= Congenital malaria =

Congenital malaria was first reported in 1876, it is an extremely rare condition which occurs due to transplacental transmission of maternal infection. Maternal prophylactic treatments of malaria can be important when talking about the risk of congenital malaria, as the absences of these treatments can increase the chance for a fetus to contract the disease. A positive cord or peripheral blood smear for malaria in a 24 hour to 7 day old newborn defines congenital malaria. This disease can persist past 7 days old, but after this mark it is then regarded as neonatal malaria rather than congenital.

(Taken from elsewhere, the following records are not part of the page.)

## src/soc_ifc_reg_pkg.sv

```systemverilog
//////////////////////////////////////////////////
// Register map of the SoC interface block
// Byte offsets, field widths and interrupt status
// bit positions shared by RTL and testbench
//////////////////////////////////////////////////

package soc_ifc_reg_pkg;

    // Offsets are decoded from the low address bits
    parameter int REG_OFS_W = 8;

    parameter logic [REG_OFS_W-1:0] FLOW_STATUS_OFS    = 8'h00;
    parameter logic [REG_OFS_W-1:0] SECURITY_STATE_OFS = 8'h04;
    parameter logic [REG_OFS_W-1:0] GENERIC_IN_OFS     = 8'h08;
    parameter logic [REG_OFS_W-1:0] GENERIC_OUT_OFS    = 8'h0C;
    parameter logic [REG_OFS_W-1:0] FUSE_WR_DONE_OFS   = 8'h10;
    parameter logic [REG_OFS_W-1:0] FUSE_UDS_BASE_OFS  = 8'h20;
    parameter logic [REG_OFS_W-1:0] VALID_PAUSER_OFS   = 8'h40;
    parameter logic [REG_OFS_W-1:0] PAUSER_LOCK_OFS    = 8'h44;
    parameter logic [REG_OFS_W-1:0] TRNG_DATA_OFS      = 8'h48;
    parameter logic [REG_OFS_W-1:0] ERR_STS_OFS        = 8'h50;
    parameter logic [REG_OFS_W-1:0] NOTIF_STS_OFS      = 8'h54;
    parameter logic [REG_OFS_W-1:0] INTR_EN_OFS        = 8'h58;

    // Field widths
    parameter int LIFECYCLE_W = 2;
    parameter int INTR_W      = 2;

    // Error status bits
    parameter int ERR_ICCM_BIT       = 0;
    parameter int ERR_BAD_ACCESS_BIT = 1;

    // Notification status bits
    parameter int NOTIF_DEBUG_LOCK_BIT = 0;

endpackage

```

## src/soc_ifc_pkg.sv

```systemverilog
//////////////////////////////////////////////////
// Common definitions for the SoC interface block
// Bus data width, request opcodes and the APB
// slave state encoding
//////////////////////////////////////////////////

package soc_ifc_pkg;

    // Width of every register and APB data word
    parameter int SOC_IFC_DATA_W = 32;

    // Opcode carried with each register request
    typedef enum logic {
        REQ_READ  = 1'b0,
        REQ_WRITE = 1'b1
    } req_op_e;

    // APB slave transfer tracking
    typedef enum logic [1:0] {
        APB_IDLE   = 2'b00,
        APB_ACCESS = 2'b01,
        APB_RESP   = 2'b10
    } apb_state_e;

endpackage
```

## src/soc_ifc_req_if.sv

```systemverilog
//////////////////////////////////////////////////
// Single-cycle register request between the APB
// front end and the register block; the response
// is valid in the same cycle as req_dv
//////////////////////////////////////////////////

`timescale 1ns/1ps

interface soc_ifc_req_if #(
    parameter int APB_ADDR_W = 12,
    parameter int APB_USER_W = 32
);

    logic                                   req_dv;
    soc_ifc_pkg::req_op_e                   op;
    logic [APB_ADDR_W-1:0]                  addr;
    logic [soc_ifc_pkg::SOC_IFC_DATA_W-1:0] wdata;
    logic [APB_USER_W-1:0]                  user;
    logic [soc_ifc_pkg::SOC_IFC_DATA_W-1:0] rdata;
    logic                                   error;

    modport requester (output req_dv, op, addr, wdata, user, input rdata, error);

    modport responder (input req_dv, op, addr, wdata, user, output rdata, error);

endinterface

```

## src/soc_ifc_top.sv

```systemverilog
//////////////////////////////////////////////////
// SoC interface top level
// APB register path with flow, fuse, PAUSER and
// TRNG registers plus two interrupt outputs
//////////////////////////////////////////////////

`timescale 1ns/1ps

module soc_ifc_top #(
    parameter int APB_ADDR_W    = 12,
    parameter int APB_USER_W    = 32,
    parameter int NUM_UDS_WORDS = 4
) (
    input  logic                                    clk,
    input  logic                                    cptra_noncore_rst_b,
    input  logic [APB_ADDR_W-1:0]                   paddr_i,
    input  logic                                    psel_i,
    input  logic                                    penable_i,
    input  logic                                    pwrite_i,
    input  logic [soc_ifc_pkg::SOC_IFC_DATA_W-1:0]  pwdata_i,
    input  logic [APB_USER_W-1:0]                   pauser_i,
    output logic                                    pready_o,
    output logic [soc_ifc_pkg::SOC_IFC_DATA_W-1:0]  prdata_o,
    output logic                                    pslverr_o,
    input  logic [soc_ifc_reg_pkg::LIFECYCLE_W-1:0] device_lifecycle_i,
    input  logic                                    debug_locked_i,
    input  logic [soc_ifc_pkg::SOC_IFC_DATA_W-1:0]  generic_input_i,
    input  logic                                    iccm_axs_blocked_i,
    output logic [soc_ifc_pkg::SOC_IFC_DATA_W-1:0]  generic_output_o,
    output logic                                    ready_for_fw_push_o,
    output logic                                    ready_for_runtime_o,
    output logic                                    mailbox_flow_done_o,
    output logic                                    fuse_wr_done_o,
    output logic                                    soc_ifc_error_intr_o,
    output logic                                    soc_ifc_notif_intr_o
);

    logic [soc_ifc_reg_pkg::INTR_W-1:0] err_w1c;
    logic [soc_ifc_reg_pkg::INTR_W-1:0] notif_w1c;
    logic                               intr_en_we;
    logic [soc_ifc_reg_pkg::INTR_W-1:0] intr_en_wdata;
    logic                               bad_access;
    logic [soc_ifc_reg_pkg::INTR_W-1:0] err_sts;
    logic [soc_ifc_reg_pkg::INTR_W-1:0] notif_sts;
    logic [soc_ifc_reg_pkg::INTR_W-1:0] intr_en;

    soc_ifc_req_if #(.APB_ADDR_W(APB_ADDR_W), .APB_USER_W(APB_USER_W)) u_req_if ();

    apb_slv_sif #(.APB_ADDR_W(APB_ADDR_W), .APB_USER_W(APB_USER_W)) u_apb_slv_sif (
        .clk                 (clk),
        .cptra_noncore_rst_b (cptra_noncore_rst_b),
        .paddr_i             (paddr_i),
        .psel_i              (psel_i),
        .penable_i           (penable_i),
        .pwrite_i            (pwrite_i),
        .pwdata_i            (pwdata_i),
        .pauser_i            (pauser_i),
        .pready_o            (pready_o),
        .prdata_o            (prdata_o),
        .pslverr_o           (pslverr_o),
        .req_if              (u_req_if.requester)
    );

    soc_ifc_regs #(
        .APB_ADDR_W    (APB_ADDR_W),
        .APB_USER_W    (APB_USER_W),
        .NUM_UDS_WORDS (NUM_UDS_WORDS)
    ) u_soc_ifc_regs (
        .clk                 (clk),
        .cptra_noncore_rst_b (cptra_noncore_rst_b),
        .req_if              (u_req_if.responder),
        .device_lifecycle_i  (device_lifecycle_i),
        .debug_locked_i      (debug_locked_i),
        .generic_input_i     (generic_input_i),
        .generic_output_o    (generic_output_o),
        .ready_for_fw_push_o (ready_for_fw_push_o),
        .ready_for_runtime_o (ready_for_runtime_o),
        .mailbox_flow_done_o (mailbox_flow_done_o),
        .fuse_wr_done_o      (fuse_wr_done_o),
        .err_w1c_o           (err_w1c),
        .notif_w1c_o         (notif_w1c),
        .intr_en_we_o        (intr_en_we),
        .intr_en_wdata_o     (intr_en_wdata),
        .bad_access_o        (bad_access),
        .err_sts_i           (err_sts),
        .notif_sts_i         (notif_sts),
        .intr_en_i           (intr_en)
    );

    soc_ifc_intr u_soc_ifc_intr (
        .clk                 (clk),
        .cptra_noncore_rst_b (cptra_noncore_rst_b),
        .debug_locked_i      (debug_locked_i),
        .iccm_axs_blocked_i  (iccm_axs_blocked_i),
        .bad_access_i        (bad_access),
        .err_w1c_i           (err_w1c),
        .notif_w1c_i         (notif_w1c),
        .intr_en_we_i        (intr_en_we),
        .intr_en_wdata_i     (intr_en_wdata),
        .err_sts_o           (err_sts),
        .notif_sts_o         (notif_sts),
        .intr_en_o           (intr_en),
        .error_intr_o        (soc_ifc_error_intr_o),
        .notif_intr_o        (soc_ifc_notif_intr_o)
    );

endmodule

```

## src/soc_ifc_intr.sv

```systemverilog
//////////////////////////////////////////////////
// Interrupt status, enable and output logic
// Error and notification events set sticky status
// bits cleared by write-1-to-clear from software
//////////////////////////////////////////////////

`timescale 1ns/1ps

module soc_ifc_intr (
    input  logic                               clk,
    input  logic                               cptra_noncore_rst_b,
    input  logic                               debug_locked_i,
    input  logic                               iccm_axs_blocked_i,
    input  logic                               bad_access_i,
    input  logic [soc_ifc_reg_pkg::INTR_W-1:0] err_w1c_i,
    input  logic [soc_ifc_reg_pkg::INTR_W-1:0] notif_w1c_i,
    input  logic                               intr_en_we_i,
    input  logic [soc_ifc_reg_pkg::INTR_W-1:0] intr_en_wdata_i,
    output logic [soc_ifc_reg_pkg::INTR_W-1:0] err_sts_o,
    output logic [soc_ifc_reg_pkg::INTR_W-1:0] notif_sts_o,
    output logic [soc_ifc_reg_pkg::INTR_W-1:0] intr_en_o,
    output logic                               error_intr_o,
    output logic                               notif_intr_o
);

    logic                               debug_locked_q;
    logic [soc_ifc_reg_pkg::INTR_W-1:0] err_set;
    logic [soc_ifc_reg_pkg::INTR_W-1:0] notif_set;

    // Event sources; any edge of debug_locked notifies
    always_comb begin
        err_set   = '0;
        notif_set = '0;
        err_set[soc_ifc_reg_pkg::ERR_ICCM_BIT]         = iccm_axs_blocked_i;
        err_set[soc_ifc_reg_pkg::ERR_BAD_ACCESS_BIT]   = bad_access_i;
        notif_set[soc_ifc_reg_pkg::NOTIF_DEBUG_LOCK_BIT] = debug_locked_i ^ debug_locked_q;
    end

    always_ff @(posedge clk or negedge cptra_noncore_rst_b) begin
        if (!cptra_noncore_rst_b) begin
            debug_locked_q <= 1'b0;
            err_sts_o      <= '0;
            notif_sts_o    <= '0;
            intr_en_o      <= '0;
            error_intr_o   <= 1'b0;
            notif_intr_o   <= 1'b0;
        end else begin
            debug_locked_q <= debug_locked_i;
            // Set wins over a clear in the same cycle
            err_sts_o   <= err_set | (err_sts_o & ~err_w1c_i);
            notif_sts_o <= notif_set | (notif_sts_o & ~notif_w1c_i);
            if (intr_en_we_i) begin
                intr_en_o <= intr_en_wdata_i;
            end
            // Enable bit0 gates errors, bit1 notifications
            error_intr_o <= intr_en_o[0] && (|err_sts_o);
            notif_intr_o <= intr_en_o[1] && (|notif_sts_o);
        end
    end

endmodule

```

## src/soc_ifc_regs.sv

```systemverilog
//////////////////////////////////////////////////
// SoC interface register block
// Decodes register requests, holds flow, fuse,
// PAUSER and TRNG storage and hands interrupt
// register accesses to the interrupt block
//////////////////////////////////////////////////

`timescale 1ns/1ps

module soc_ifc_regs #(
    parameter int APB_ADDR_W    = 12,
    parameter int APB_USER_W    = 32,
    // Bank must end below VALID_PAUSER_OFS
    parameter int NUM_UDS_WORDS = 4
) (
    input  logic                                    clk,
    input  logic                                    cptra_noncore_rst_b,
    soc_ifc_req_if.responder                        req_if,
    input  logic [soc_ifc_reg_pkg::LIFECYCLE_W-1:0] device_lifecycle_i,
    input  logic                                    debug_locked_i,
    input  logic [soc_ifc_pkg::SOC_IFC_DATA_W-1:0]  generic_input_i,
    output logic [soc_ifc_pkg::SOC_IFC_DATA_W-1:0]  generic_output_o,
    output logic                                    ready_for_fw_push_o,
    output logic                                    ready_for_runtime_o,
    output logic                                    mailbox_flow_done_o,
    output logic                                    fuse_wr_done_o,
    output logic [soc_ifc_reg_pkg::INTR_W-1:0]      err_w1c_o,
    output logic [soc_ifc_reg_pkg::INTR_W-1:0]      notif_w1c_o,
    output logic                                    intr_en_we_o,
    output logic [soc_ifc_reg_pkg::INTR_W-1:0]      intr_en_wdata_o,
    output logic                                    bad_access_o,
    input  logic [soc_ifc_reg_pkg::INTR_W-1:0]      err_sts_i,
    input  logic [soc_ifc_reg_pkg::INTR_W-1:0]      notif_sts_i,
    input  logic [soc_ifc_reg_pkg::INTR_W-1:0]      intr_en_i
);

    localparam int DW = soc_ifc_pkg::SOC_IFC_DATA_W;

    logic [soc_ifc_reg_pkg::REG_OFS_W-1:0] ofs;
    logic                                  in_range;
    logic                                  wr_en;
    logic                                  mapped;
    logic                                  read_only;
    logic [NUM_UDS_WORDS-1:0]              uds_hit;
    logic [DW-1:0]                         uds_rdata;

    // bit0 ready_for_fw, bit1 ready_for_runtime, bit2 mailbox_flow_done
    logic [2:0]                            flow_q;
    logic [DW-1:0]                         gen_out_q;
    logic                                  fuse_done_q;
    logic [APB_USER_W-1:0]                 valid_pauser_q;
    logic                                  pauser_lock_q;
    logic [DW-1:0]                         uds_q [NUM_UDS_WORDS];
    logic [DW-1:0]                         trng_q;

    assign ofs      = req_if.addr[soc_ifc_reg_pkg::REG_OFS_W-1:0];
    assign in_range = (req_if.addr[APB_ADDR_W-1:soc_ifc_reg_pkg::REG_OFS_W] == '0);
    assign wr_en    = req_if.req_dv && (req_if.op == soc_ifc_pkg::REQ_WRITE) && in_range;

    // UDS words sit at consecutive word offsets
    always_comb begin
        uds_rdata = '0;
        for (int i = 0; i < NUM_UDS_WORDS; i++) begin
            uds_hit[i] = in_range &&
                (ofs == soc_ifc_reg_pkg::FUSE_UDS_BASE_OFS +
                        soc_ifc_reg_pkg::REG_OFS_W'(4 * i));
            if (uds_hit[i]) begin
                uds_rdata = uds_rdata | uds_q[i];
            end
        end
    end

    //////////////////////////////////////////////////
    // Read decode and access errors
    //////////////////////////////////////////////////
    always_comb begin
        mapped    = in_range;
        read_only = 1'b0;
        case (ofs)
            soc_ifc_reg_pkg::FLOW_STATUS_OFS:  req_if.rdata = DW'(flow_q);
            soc_ifc_reg_pkg::SECURITY_STATE_OFS: begin
                req_if.rdata = DW'({debug_locked_i, device_lifecycle_i});
                read_only    = 1'b1;
            end
            soc_ifc_reg_pkg::GENERIC_IN_OFS: begin
                req_if.rdata = generic_input_i;
                read_only    = 1'b1;
            end
            soc_ifc_reg_pkg::GENERIC_OUT_OFS:  req_if.rdata = gen_out_q;
            soc_ifc_reg_pkg::FUSE_WR_DONE_OFS: req_if.rdata = DW'(fuse_done_q);
            soc_ifc_reg_pkg::VALID_PAUSER_OFS: req_if.rdata = DW'(valid_pauser_q);
            soc_ifc_reg_pkg::PAUSER_LOCK_OFS:  req_if.rdata = DW'(pauser_lock_q);
            soc_ifc_reg_pkg::TRNG_DATA_OFS:    req_if.rdata = trng_q;
            soc_ifc_reg_pkg::ERR_STS_OFS:      req_if.rdata = DW'(err_sts_i);
            soc_ifc_reg_pkg::NOTIF_STS_OFS:    req_if.rdata = DW'(notif_sts_i);
            soc_ifc_reg_pkg::INTR_EN_OFS:      req_if.rdata = DW'(intr_en_i);
            default: begin
                req_if.rdata = uds_rdata;
                mapped       = |uds_hit;
            end
        endcase
    end

    assign req_if.error = !mapped || ((req_if.op == soc_ifc_pkg::REQ_WRITE) && read_only);
    assign bad_access_o = req_if.req_dv && req_if.error;

    // Interrupt register writes are applied in the interrupt block
    assign err_w1c_o = (wr_en && ofs == soc_ifc_reg_pkg::ERR_STS_OFS) ?
                       req_if.wdata[soc_ifc_reg_pkg::INTR_W-1:0] : '0;
    assign notif_w1c_o = (wr_en && ofs == soc_ifc_reg_pkg::NOTIF_STS_OFS) ?
                         req_if.wdata[soc_ifc_reg_pkg::INTR_W-1:0] : '0;
    assign intr_en_we_o    = wr_en && (ofs == soc_ifc_reg_pkg::INTR_EN_OFS);
    assign intr_en_wdata_o = req_if.wdata[soc_ifc_reg_pkg::INTR_W-1:0];

    //////////////////////////////////////////////////
    // Control registers and locks
    //////////////////////////////////////////////////
    always_ff @(posedge clk or negedge cptra_noncore_rst_b) begin
        if (!cptra_noncore_rst_b) begin
            flow_q         <= '0;
            gen_out_q      <= '0;
            fuse_done_q    <= 1'b0;
            valid_pauser_q <= '0;
            pauser_lock_q  <= 1'b0;
        end else if (wr_en) begin
            case (ofs)
                soc_ifc_reg_pkg::FLOW_STATUS_OFS:  flow_q <= req_if.wdata[2:0];
                soc_ifc_reg_pkg::GENERIC_OUT_OFS:  gen_out_q <= req_if.wdata;
                // Sticky until reset
                soc_ifc_reg_pkg::FUSE_WR_DONE_OFS: fuse_done_q <= fuse_done_q | req_if.wdata[0];
                soc_ifc_reg_pkg::VALID_PAUSER_OFS: begin
                    if (!pauser_lock_q) begin
                        valid_pauser_q <= APB_USER_W'(req_if.wdata);
                    end
                end
                soc_ifc_reg_pkg::PAUSER_LOCK_OFS: begin
                    if (!pauser_lock_q) begin
                        pauser_lock_q <= req_if.wdata[0];
                    end
                end
                default: ;
            endcase
        end
    end

    // UDS locks on fuse done, TRNG only from the valid PAUSER
    always_ff @(posedge clk) begin
        for (int i = 0; i < NUM_UDS_WORDS; i++) begin
            if (wr_en && uds_hit[i] && !fuse_done_q) begin
                uds_q[i] <= req_if.wdata;
            end
        end
        if (wr_en && ofs == soc_ifc_reg_pkg::TRNG_DATA_OFS && req_if.user == valid_pauser_q) begin
            trng_q <= req_if.wdata;
        end
    end

    assign ready_for_fw_push_o = flow_q[0];
    assign ready_for_runtime_o = flow_q[1];
    assign mailbox_flow_done_o = flow_q[2];
    assign generic_output_o    = gen_out_q;
    assign fuse_wr_done_o      = fuse_done_q;

endmodule

```

## src/apb_slv_sif.sv

```systemverilog
//////////////////////////////////////////////////
// APB slave front end
// Issues one register request per transfer in the
// first access cycle and returns a registered
// response with a single wait state
//////////////////////////////////////////////////

`timescale 1ns/1ps

module apb_slv_sif #(
    parameter int APB_ADDR_W = 12,
    parameter int APB_USER_W = 32
) (
    input  logic                                   clk,
    input  logic                                   cptra_noncore_rst_b,
    input  logic [APB_ADDR_W-1:0]                  paddr_i,
    input  logic                                   psel_i,
    input  logic                                   penable_i,
    input  logic                                   pwrite_i,
    input  logic [soc_ifc_pkg::SOC_IFC_DATA_W-1:0] pwdata_i,
    input  logic [APB_USER_W-1:0]                  pauser_i,
    output logic                                   pready_o,
    output logic [soc_ifc_pkg::SOC_IFC_DATA_W-1:0] prdata_o,
    output logic                                   pslverr_o,
    soc_ifc_req_if.requester                       req_if
);

    soc_ifc_pkg::apb_state_e state_q;

    // Request goes out once, in the first access cycle
    assign req_if.req_dv = (state_q == soc_ifc_pkg::APB_ACCESS) && psel_i && penable_i;
    assign req_if.op     = pwrite_i ? soc_ifc_pkg::REQ_WRITE : soc_ifc_pkg::REQ_READ;
    assign req_if.addr   = paddr_i;
    assign req_if.wdata  = pwdata_i;
    assign req_if.user   = pauser_i;

    //////////////////////////////////////////////////
    // Transfer state
    //////////////////////////////////////////////////
    always_ff @(posedge clk or negedge cptra_noncore_rst_b) begin
        if (!cptra_noncore_rst_b) begin
            state_q   <= soc_ifc_pkg::APB_IDLE;
            pready_o  <= 1'b0;
            pslverr_o <= 1'b0;
        end else begin
            pready_o  <= req_if.req_dv;
            pslverr_o <= req_if.req_dv && req_if.error;
            case (state_q)
                // Setup phase seen, access follows
                soc_ifc_pkg::APB_IDLE: begin
                    if (psel_i && !penable_i) begin
                        state_q <= soc_ifc_pkg::APB_ACCESS;
                    end
                end
                soc_ifc_pkg::APB_ACCESS: begin
                    if (req_if.req_dv) begin
                        state_q <= soc_ifc_pkg::APB_RESP;
                    end else if (!psel_i) begin
                        state_q <= soc_ifc_pkg::APB_IDLE;
                    end
                end
                // pready_o is high for this one cycle
                soc_ifc_pkg::APB_RESP: state_q <= soc_ifc_pkg::APB_IDLE;
                default:               state_q <= soc_ifc_pkg::APB_IDLE;
            endcase
        end
    end

    // Read data captured with the request
    always_ff @(posedge clk) begin
        if (req_if.req_dv) begin
            prdata_o <= req_if.rdata;
        end
    end

endmodule

```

== Link Between Maternal and Congenital Malaria ==
Maternal malaria is when a woman contracts malaria while pregnant. There is an increased risk of infection and severe malaria in women who are pregnant compared to women who are not. The depression of cell-mediated immunity is thought to be the cause of the increased risk of severity. The effects of malaria on pregnancy aren't the same risks as congenital malaria, the risks for maternal malaria include low birth weight, spontaneous abortion, congenital infection, stillbirth, preterm delivery, and maternal death.

With maternal malaria, prophylactic treatments of malaria may reduce the risk of congenital malaria. It's recommended that pregnant women travelling to endemic regions start prophylactic treatments and the continue them after returning, which will help with reducing the risk of placental transmission.

== Symptoms and Prevalence ==
The most common clinical features include fever, anemia, and splenomegaly. More rare clinical features include hepatomegaly, jaundice, feeding issues, diarrhea, drowsiness or restlessness, and cyanosis. Clinical features can commence anywhere from 10 days to 30 days after birth. This is due to the protective effect of transplacentally transmitted antibodies, a naturally low iron level, and fetal hemoglobin. There's a chance that due to a delay in and non-specific presentation of symptoms from congenital malaria, it may be widely under-reported.

Prevalence of congenital malaria has been wide debated over, and that might be because of the lack of a clear definition of the disease. The prevalence can range anywhere from 0% to 46%, but PCR testing and blood smears among other testing routes aren't the standard of care in endemic regions.

== Treatment ==
The treatment of malaria varies between regions as the different species of Plasmodium require different medications. Treatment with chloroquine has been a success for some cases of P. vivax, but there has been an increased report of chloroquine resistance. In these cases, and cases of P. falciparum and P. ovale, a treatment plan of sulfadoxine-pyrimethamine, artesunate, or a quinine and clindamycin was tried with good results.

== History ==
The first reported case of congenital malaria was reported in 1876. After this, more reported cases of congenital malaria were found and studied in Central Africa as far back as the 1920s and 1930s. Many reports before the 1970s had said that congenital malaria was a rare event with maternal malaria infections. But with the development of more testing methods for congenital malaria there's been a higher reported prevalence in some areas.